(Data excerpts)
▼

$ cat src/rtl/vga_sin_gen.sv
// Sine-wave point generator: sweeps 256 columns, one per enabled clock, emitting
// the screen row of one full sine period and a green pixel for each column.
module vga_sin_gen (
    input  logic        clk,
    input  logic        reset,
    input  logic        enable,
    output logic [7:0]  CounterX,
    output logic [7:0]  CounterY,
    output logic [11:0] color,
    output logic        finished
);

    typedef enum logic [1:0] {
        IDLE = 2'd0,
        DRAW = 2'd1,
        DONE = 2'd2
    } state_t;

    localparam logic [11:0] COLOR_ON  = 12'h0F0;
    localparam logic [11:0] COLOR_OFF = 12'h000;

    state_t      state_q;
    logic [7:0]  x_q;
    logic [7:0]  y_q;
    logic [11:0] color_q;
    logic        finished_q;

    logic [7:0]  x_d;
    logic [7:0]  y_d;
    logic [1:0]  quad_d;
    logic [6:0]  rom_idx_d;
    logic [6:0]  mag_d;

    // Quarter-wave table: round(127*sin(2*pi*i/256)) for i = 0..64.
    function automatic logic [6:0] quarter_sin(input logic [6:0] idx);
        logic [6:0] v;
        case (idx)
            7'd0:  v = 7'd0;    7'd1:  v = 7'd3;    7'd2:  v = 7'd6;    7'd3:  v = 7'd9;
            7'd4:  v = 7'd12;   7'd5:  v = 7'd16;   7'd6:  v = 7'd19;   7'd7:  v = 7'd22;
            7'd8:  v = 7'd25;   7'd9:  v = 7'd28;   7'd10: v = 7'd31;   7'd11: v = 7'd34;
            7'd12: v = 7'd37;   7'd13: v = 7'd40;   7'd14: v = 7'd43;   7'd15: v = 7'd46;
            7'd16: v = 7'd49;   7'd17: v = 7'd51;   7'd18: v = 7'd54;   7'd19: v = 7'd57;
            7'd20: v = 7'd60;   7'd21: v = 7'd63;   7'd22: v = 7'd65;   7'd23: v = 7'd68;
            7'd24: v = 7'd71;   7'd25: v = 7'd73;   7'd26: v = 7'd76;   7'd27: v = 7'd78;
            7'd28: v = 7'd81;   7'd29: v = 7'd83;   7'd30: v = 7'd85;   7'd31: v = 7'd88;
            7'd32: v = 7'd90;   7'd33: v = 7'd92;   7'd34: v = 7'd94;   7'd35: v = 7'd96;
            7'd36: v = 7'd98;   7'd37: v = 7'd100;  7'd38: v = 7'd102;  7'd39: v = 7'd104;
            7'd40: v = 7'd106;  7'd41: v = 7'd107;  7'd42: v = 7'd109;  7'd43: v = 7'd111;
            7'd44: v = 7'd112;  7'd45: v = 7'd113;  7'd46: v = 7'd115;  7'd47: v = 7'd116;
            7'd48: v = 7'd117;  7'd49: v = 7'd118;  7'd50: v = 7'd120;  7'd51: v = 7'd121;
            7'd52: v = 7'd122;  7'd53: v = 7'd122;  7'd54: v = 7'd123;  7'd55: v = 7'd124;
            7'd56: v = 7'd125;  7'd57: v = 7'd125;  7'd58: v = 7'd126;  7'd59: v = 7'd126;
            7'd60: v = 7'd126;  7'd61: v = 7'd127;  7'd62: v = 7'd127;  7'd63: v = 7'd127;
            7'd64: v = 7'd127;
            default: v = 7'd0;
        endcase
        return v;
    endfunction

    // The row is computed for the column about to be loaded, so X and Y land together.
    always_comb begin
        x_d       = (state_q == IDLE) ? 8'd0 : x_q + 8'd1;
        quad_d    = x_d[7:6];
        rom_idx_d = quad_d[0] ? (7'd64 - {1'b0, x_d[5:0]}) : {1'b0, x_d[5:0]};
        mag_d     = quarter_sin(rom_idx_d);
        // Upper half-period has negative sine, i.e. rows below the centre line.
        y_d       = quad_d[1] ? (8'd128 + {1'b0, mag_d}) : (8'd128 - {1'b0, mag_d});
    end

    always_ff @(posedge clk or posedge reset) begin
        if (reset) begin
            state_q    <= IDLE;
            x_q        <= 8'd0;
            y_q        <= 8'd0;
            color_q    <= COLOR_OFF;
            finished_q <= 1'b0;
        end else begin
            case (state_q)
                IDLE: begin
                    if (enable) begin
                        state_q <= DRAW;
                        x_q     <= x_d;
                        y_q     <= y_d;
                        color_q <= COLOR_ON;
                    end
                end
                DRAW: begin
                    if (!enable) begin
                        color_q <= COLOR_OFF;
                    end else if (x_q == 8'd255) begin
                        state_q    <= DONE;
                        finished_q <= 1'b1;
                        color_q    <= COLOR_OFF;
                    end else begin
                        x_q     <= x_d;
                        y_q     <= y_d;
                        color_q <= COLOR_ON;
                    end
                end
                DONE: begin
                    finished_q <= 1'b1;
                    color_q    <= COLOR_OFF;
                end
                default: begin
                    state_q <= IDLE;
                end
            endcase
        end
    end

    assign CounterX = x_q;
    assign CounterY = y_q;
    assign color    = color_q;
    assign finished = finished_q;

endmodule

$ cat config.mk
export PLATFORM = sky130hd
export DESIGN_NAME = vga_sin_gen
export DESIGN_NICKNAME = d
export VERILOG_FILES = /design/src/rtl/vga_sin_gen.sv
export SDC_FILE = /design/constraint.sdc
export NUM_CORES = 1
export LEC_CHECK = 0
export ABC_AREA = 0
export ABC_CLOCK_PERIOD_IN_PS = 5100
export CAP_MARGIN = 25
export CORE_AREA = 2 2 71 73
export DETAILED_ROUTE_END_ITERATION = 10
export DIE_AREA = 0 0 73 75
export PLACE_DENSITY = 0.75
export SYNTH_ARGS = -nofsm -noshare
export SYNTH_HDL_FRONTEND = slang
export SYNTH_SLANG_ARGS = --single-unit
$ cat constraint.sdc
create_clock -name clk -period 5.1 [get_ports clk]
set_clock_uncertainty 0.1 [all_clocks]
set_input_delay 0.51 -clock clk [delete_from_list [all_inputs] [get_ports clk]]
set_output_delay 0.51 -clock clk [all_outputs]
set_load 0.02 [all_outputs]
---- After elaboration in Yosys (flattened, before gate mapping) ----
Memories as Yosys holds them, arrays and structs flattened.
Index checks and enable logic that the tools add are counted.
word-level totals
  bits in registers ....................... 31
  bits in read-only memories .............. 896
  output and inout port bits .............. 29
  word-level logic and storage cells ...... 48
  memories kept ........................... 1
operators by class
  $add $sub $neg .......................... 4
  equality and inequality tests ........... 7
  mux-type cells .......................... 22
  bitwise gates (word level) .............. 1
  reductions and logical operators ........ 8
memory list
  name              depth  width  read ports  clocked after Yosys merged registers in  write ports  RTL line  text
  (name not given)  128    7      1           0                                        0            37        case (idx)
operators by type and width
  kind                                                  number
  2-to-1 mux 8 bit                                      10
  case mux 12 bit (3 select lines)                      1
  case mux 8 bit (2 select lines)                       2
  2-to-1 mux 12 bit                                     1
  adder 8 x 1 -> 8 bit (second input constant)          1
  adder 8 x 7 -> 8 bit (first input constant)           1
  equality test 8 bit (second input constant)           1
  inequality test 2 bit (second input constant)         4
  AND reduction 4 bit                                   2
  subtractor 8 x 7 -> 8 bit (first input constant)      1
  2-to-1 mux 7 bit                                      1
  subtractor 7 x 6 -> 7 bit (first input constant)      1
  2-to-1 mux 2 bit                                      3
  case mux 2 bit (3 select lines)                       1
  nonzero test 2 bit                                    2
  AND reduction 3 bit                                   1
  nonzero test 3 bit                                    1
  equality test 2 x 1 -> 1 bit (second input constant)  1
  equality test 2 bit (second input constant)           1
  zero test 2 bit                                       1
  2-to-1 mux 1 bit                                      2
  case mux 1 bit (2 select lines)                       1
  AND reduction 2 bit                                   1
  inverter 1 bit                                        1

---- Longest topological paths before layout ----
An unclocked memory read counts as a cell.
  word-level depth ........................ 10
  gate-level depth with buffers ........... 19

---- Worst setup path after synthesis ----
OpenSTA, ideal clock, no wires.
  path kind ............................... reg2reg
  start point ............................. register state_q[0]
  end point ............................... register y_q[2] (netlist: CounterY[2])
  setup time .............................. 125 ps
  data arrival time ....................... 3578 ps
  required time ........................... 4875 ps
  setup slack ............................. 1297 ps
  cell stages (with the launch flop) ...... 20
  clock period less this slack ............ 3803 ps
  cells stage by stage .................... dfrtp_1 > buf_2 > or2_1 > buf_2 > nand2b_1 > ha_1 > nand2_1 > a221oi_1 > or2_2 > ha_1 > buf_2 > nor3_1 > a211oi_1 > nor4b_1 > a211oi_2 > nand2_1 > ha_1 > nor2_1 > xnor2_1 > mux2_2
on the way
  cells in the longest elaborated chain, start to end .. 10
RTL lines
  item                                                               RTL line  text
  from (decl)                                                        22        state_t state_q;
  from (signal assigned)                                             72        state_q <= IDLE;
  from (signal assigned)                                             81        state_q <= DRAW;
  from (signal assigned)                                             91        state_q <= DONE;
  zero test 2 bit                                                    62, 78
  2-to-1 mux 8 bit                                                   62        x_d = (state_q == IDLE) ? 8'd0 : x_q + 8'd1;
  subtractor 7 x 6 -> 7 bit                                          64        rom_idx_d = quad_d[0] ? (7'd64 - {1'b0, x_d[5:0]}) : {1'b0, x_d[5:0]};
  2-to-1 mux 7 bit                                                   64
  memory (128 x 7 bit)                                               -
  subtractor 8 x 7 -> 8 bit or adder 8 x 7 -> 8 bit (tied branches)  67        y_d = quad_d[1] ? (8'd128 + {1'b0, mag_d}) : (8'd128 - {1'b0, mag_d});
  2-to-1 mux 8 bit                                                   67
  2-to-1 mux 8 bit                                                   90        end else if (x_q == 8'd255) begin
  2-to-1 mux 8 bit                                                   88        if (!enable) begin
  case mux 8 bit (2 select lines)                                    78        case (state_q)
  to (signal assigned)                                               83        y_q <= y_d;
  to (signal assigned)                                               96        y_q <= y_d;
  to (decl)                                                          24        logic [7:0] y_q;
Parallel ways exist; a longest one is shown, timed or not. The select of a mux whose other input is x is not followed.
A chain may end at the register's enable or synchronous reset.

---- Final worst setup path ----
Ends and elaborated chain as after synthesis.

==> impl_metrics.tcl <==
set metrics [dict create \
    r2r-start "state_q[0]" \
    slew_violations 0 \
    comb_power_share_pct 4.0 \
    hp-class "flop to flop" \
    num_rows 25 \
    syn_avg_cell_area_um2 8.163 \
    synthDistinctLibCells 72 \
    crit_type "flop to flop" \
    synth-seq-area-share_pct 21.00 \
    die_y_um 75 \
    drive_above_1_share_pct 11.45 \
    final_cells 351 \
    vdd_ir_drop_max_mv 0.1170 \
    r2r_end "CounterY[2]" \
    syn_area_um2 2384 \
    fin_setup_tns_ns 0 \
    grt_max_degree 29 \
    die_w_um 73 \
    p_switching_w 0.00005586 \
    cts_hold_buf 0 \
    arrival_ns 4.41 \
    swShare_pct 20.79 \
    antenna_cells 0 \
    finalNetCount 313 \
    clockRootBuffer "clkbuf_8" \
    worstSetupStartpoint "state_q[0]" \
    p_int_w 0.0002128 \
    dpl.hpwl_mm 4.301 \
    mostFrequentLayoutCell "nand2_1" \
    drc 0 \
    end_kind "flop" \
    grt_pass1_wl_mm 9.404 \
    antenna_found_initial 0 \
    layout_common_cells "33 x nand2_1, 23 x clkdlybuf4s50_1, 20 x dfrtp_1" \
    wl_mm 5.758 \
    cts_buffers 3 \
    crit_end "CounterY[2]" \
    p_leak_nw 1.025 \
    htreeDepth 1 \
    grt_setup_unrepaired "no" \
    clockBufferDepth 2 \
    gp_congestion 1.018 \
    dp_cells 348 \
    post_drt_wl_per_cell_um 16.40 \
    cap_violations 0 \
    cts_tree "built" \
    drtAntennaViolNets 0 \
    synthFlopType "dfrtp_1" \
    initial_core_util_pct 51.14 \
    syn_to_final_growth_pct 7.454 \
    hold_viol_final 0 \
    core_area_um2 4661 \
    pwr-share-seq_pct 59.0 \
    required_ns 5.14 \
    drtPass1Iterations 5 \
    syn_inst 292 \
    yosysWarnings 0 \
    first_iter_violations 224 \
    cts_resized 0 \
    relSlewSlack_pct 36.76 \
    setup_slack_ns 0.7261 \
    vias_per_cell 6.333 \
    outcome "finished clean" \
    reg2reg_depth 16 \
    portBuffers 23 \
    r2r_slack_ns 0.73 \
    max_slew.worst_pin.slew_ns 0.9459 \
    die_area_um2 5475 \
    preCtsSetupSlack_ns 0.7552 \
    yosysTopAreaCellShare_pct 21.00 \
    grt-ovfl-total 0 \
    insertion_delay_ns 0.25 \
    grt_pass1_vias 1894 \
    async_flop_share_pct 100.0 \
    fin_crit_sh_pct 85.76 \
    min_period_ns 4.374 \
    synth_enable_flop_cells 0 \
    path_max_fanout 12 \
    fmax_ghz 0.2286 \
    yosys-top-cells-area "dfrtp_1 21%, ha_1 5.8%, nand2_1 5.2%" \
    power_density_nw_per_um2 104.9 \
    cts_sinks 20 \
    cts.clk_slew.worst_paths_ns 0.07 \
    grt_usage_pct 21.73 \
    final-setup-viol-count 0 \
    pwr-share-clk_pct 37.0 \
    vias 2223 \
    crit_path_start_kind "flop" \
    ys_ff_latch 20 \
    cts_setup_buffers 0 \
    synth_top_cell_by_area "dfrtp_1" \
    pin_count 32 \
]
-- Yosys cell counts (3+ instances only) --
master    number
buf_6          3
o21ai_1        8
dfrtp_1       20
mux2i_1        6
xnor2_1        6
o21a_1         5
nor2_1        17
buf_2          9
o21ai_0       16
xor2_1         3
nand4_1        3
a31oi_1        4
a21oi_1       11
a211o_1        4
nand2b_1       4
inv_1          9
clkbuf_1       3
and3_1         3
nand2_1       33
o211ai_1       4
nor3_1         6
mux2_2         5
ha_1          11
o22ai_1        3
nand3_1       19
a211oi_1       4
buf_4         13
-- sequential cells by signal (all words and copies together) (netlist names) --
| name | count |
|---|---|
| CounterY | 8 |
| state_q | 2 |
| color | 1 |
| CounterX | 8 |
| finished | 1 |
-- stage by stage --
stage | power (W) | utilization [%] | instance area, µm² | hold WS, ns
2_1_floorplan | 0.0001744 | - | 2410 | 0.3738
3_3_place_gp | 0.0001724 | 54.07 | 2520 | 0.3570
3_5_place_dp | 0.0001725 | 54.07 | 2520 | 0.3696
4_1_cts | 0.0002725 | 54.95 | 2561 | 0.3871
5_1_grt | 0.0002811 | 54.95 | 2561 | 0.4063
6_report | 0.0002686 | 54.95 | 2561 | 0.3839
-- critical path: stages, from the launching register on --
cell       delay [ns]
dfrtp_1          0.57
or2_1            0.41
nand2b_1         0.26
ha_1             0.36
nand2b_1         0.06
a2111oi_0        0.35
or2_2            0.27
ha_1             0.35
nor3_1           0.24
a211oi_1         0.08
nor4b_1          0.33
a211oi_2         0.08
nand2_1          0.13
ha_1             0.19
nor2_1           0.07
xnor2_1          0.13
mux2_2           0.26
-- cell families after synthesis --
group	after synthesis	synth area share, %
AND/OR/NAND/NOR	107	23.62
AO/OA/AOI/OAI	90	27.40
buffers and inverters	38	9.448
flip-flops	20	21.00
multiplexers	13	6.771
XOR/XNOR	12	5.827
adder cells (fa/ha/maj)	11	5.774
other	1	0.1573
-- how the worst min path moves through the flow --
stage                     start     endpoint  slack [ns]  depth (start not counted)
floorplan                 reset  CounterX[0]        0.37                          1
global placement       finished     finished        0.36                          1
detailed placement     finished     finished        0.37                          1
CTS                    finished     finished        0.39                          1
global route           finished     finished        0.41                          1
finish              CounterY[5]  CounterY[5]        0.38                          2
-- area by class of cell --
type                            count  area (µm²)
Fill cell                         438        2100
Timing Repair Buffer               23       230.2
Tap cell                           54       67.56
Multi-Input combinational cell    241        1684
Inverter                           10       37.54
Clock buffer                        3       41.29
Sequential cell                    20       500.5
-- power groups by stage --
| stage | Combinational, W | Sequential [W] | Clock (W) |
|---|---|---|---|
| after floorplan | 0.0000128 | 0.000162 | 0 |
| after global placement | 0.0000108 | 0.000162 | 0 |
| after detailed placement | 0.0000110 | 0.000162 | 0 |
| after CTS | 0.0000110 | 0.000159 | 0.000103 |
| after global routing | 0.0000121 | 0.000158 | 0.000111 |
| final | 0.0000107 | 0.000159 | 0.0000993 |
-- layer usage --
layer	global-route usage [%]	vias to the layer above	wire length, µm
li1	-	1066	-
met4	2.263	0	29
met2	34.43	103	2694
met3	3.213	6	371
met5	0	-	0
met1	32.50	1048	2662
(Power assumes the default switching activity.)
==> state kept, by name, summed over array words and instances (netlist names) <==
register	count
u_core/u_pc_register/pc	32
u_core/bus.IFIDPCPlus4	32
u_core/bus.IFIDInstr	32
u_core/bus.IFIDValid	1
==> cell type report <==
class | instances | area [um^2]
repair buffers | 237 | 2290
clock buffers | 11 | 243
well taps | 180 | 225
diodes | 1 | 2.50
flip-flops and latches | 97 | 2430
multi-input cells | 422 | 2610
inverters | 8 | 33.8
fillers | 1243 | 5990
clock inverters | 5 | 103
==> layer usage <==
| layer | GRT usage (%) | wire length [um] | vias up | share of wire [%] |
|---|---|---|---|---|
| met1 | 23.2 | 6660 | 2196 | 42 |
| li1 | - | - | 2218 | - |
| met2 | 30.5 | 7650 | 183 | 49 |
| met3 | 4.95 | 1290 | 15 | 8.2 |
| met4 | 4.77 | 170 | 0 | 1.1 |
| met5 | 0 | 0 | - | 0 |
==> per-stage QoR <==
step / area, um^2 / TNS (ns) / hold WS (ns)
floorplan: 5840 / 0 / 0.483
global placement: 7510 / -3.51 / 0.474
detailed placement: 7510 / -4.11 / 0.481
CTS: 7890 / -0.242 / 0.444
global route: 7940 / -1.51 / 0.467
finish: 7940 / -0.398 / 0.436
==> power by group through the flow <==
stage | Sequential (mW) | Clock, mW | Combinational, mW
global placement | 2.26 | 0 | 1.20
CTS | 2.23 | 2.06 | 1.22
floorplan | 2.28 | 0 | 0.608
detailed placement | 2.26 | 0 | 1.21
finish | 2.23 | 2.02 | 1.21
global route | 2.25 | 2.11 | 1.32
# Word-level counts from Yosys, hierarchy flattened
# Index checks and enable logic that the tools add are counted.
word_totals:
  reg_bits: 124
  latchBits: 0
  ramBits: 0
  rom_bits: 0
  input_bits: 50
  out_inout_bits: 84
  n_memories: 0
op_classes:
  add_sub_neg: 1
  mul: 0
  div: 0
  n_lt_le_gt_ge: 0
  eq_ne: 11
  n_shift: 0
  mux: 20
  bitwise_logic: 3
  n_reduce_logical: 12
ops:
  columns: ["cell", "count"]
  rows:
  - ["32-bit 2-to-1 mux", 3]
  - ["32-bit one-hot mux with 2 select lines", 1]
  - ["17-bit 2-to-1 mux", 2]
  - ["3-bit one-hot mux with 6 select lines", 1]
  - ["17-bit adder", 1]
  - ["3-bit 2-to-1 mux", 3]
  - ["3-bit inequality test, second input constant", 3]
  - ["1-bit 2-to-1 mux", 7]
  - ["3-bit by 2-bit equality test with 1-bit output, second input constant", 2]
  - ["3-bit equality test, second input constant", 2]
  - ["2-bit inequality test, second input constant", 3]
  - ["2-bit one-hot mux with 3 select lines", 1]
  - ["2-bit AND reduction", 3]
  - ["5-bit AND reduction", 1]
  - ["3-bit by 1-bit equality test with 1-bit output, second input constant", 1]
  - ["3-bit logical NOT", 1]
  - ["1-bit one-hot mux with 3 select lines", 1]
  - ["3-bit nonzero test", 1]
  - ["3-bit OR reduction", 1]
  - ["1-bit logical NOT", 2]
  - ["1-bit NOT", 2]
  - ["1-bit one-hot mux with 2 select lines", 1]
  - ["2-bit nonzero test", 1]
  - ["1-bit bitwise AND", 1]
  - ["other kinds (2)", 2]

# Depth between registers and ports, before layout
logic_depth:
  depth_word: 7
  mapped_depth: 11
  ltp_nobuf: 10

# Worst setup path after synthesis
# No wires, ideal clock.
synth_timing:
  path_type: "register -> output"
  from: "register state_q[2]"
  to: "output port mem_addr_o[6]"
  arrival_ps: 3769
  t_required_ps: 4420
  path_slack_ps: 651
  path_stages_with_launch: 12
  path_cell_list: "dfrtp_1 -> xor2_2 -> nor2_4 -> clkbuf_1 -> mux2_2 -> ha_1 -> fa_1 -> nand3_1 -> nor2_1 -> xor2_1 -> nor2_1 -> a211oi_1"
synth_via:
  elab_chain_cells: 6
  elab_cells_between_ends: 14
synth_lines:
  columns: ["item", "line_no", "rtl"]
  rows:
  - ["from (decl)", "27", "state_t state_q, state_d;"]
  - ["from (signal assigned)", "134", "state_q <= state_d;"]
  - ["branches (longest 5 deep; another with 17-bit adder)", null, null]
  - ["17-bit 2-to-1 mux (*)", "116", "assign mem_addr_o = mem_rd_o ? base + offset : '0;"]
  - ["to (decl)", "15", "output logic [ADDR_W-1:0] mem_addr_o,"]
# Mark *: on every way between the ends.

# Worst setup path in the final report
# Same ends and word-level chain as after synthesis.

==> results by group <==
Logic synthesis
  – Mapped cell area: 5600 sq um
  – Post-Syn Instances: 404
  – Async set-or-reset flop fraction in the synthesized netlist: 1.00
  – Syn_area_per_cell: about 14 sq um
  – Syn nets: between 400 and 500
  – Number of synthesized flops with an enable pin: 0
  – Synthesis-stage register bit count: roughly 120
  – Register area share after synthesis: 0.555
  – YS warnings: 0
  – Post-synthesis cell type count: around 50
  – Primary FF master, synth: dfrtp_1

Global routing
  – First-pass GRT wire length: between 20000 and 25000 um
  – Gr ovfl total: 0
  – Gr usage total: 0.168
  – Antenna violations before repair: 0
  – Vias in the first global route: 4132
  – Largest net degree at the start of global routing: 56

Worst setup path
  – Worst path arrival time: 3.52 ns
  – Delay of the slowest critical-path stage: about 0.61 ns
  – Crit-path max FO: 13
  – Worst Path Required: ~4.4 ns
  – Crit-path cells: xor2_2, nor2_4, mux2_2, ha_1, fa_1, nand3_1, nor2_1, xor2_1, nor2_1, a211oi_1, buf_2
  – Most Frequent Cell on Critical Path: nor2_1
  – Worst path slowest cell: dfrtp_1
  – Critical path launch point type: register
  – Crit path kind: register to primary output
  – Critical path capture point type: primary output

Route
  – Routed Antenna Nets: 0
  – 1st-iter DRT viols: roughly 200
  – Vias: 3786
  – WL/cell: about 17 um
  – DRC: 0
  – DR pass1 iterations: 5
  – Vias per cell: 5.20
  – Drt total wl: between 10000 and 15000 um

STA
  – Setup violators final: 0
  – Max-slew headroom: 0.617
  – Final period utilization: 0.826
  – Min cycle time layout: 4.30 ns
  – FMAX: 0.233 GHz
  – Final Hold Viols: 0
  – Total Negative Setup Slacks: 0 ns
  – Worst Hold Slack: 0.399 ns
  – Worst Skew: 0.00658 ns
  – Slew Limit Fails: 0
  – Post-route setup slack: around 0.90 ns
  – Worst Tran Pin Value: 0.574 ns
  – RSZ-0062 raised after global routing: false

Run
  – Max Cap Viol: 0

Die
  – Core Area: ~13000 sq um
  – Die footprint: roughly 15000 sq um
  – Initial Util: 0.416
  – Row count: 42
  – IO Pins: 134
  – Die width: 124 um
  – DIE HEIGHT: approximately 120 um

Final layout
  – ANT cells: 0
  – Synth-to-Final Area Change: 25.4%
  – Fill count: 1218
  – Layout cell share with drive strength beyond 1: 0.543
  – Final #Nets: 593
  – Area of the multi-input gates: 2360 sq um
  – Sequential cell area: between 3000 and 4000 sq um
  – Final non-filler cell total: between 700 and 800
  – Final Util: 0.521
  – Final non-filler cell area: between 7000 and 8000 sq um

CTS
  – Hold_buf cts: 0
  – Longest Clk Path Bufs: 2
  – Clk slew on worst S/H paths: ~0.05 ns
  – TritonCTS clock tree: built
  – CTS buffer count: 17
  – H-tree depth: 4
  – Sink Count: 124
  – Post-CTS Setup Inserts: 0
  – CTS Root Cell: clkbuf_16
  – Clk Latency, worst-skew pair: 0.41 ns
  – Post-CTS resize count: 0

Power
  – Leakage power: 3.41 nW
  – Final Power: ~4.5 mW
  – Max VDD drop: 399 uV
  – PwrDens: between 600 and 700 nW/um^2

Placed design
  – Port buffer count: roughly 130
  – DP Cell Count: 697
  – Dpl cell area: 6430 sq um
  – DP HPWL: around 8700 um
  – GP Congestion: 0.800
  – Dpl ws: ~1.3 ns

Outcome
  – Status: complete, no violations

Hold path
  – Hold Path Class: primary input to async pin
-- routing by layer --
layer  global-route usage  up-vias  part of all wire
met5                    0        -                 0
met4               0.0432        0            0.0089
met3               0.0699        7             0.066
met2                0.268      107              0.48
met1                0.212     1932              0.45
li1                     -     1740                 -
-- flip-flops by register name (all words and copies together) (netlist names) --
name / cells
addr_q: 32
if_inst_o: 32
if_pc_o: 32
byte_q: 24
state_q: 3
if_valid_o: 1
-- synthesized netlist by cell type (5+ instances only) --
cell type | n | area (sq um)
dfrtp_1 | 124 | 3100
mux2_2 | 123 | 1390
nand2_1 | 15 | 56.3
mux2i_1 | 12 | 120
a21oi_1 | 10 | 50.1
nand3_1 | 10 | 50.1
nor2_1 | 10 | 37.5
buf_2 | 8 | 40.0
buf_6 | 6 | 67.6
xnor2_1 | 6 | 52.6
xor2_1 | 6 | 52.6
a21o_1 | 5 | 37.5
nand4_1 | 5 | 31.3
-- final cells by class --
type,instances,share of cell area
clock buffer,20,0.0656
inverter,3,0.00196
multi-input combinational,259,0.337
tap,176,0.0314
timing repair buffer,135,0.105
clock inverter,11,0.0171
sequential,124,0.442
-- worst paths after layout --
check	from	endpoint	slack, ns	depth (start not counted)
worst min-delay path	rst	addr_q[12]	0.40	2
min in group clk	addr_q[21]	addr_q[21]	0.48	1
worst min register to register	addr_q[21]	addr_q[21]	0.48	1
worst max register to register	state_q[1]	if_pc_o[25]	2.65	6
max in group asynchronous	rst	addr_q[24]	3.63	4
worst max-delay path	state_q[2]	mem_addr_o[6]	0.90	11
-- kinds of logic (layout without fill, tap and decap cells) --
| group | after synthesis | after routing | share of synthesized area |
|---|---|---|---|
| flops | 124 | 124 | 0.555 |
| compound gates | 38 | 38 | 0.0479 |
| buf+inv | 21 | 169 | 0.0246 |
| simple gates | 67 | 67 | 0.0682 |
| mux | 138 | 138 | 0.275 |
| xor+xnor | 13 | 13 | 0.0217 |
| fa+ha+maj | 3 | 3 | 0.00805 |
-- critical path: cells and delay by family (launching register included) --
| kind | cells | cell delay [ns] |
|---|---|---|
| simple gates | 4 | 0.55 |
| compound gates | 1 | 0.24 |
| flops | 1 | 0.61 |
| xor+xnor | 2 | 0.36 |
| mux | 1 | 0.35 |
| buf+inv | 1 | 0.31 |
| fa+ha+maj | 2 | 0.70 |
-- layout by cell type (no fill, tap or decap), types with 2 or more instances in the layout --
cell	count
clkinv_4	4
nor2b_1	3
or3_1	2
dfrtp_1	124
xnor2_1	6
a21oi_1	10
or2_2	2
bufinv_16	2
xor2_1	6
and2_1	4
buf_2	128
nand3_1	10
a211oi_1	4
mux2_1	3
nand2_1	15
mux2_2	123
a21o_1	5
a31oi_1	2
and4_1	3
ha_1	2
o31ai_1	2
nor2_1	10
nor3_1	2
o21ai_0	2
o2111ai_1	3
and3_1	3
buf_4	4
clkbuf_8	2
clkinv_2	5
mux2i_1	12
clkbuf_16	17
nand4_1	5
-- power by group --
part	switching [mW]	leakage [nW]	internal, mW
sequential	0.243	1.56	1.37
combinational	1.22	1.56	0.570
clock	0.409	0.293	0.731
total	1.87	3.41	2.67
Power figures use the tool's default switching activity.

▲

> **Instructions to follow**:
Using the data above, transcribe the lines that run from the line with "per cell: 5.20" to the line with "width: 124 um", both ends kept, and output nothing else.

> **Solution to this task**:
  – Vias per cell: 5.20
  – Drt total wl: between 10000 and 15000 um

STA
  – Setup violators final: 0
  – Max-slew headroom: 0.617
  – Final period utilization: 0.826
  – Min cycle time layout: 4.30 ns
  – FMAX: 0.233 GHz
  – Final Hold Viols: 0
  – Total Negative Setup Slacks: 0 ns
  – Worst Hold Slack: 0.399 ns
  – Worst Skew: 0.00658 ns
  – Slew Limit Fails: 0
  – Post-route setup slack: around 0.90 ns
  – Worst Tran Pin Value: 0.574 ns
  – RSZ-0062 raised after global routing: false

Run
  – Max Cap Viol: 0

Die
  – Core Area: ~13000 sq um
  – Die footprint: roughly 15000 sq um
  – Initial Util: 0.416
  – Row count: 42
  – IO Pins: 134
  – Die width: 124 um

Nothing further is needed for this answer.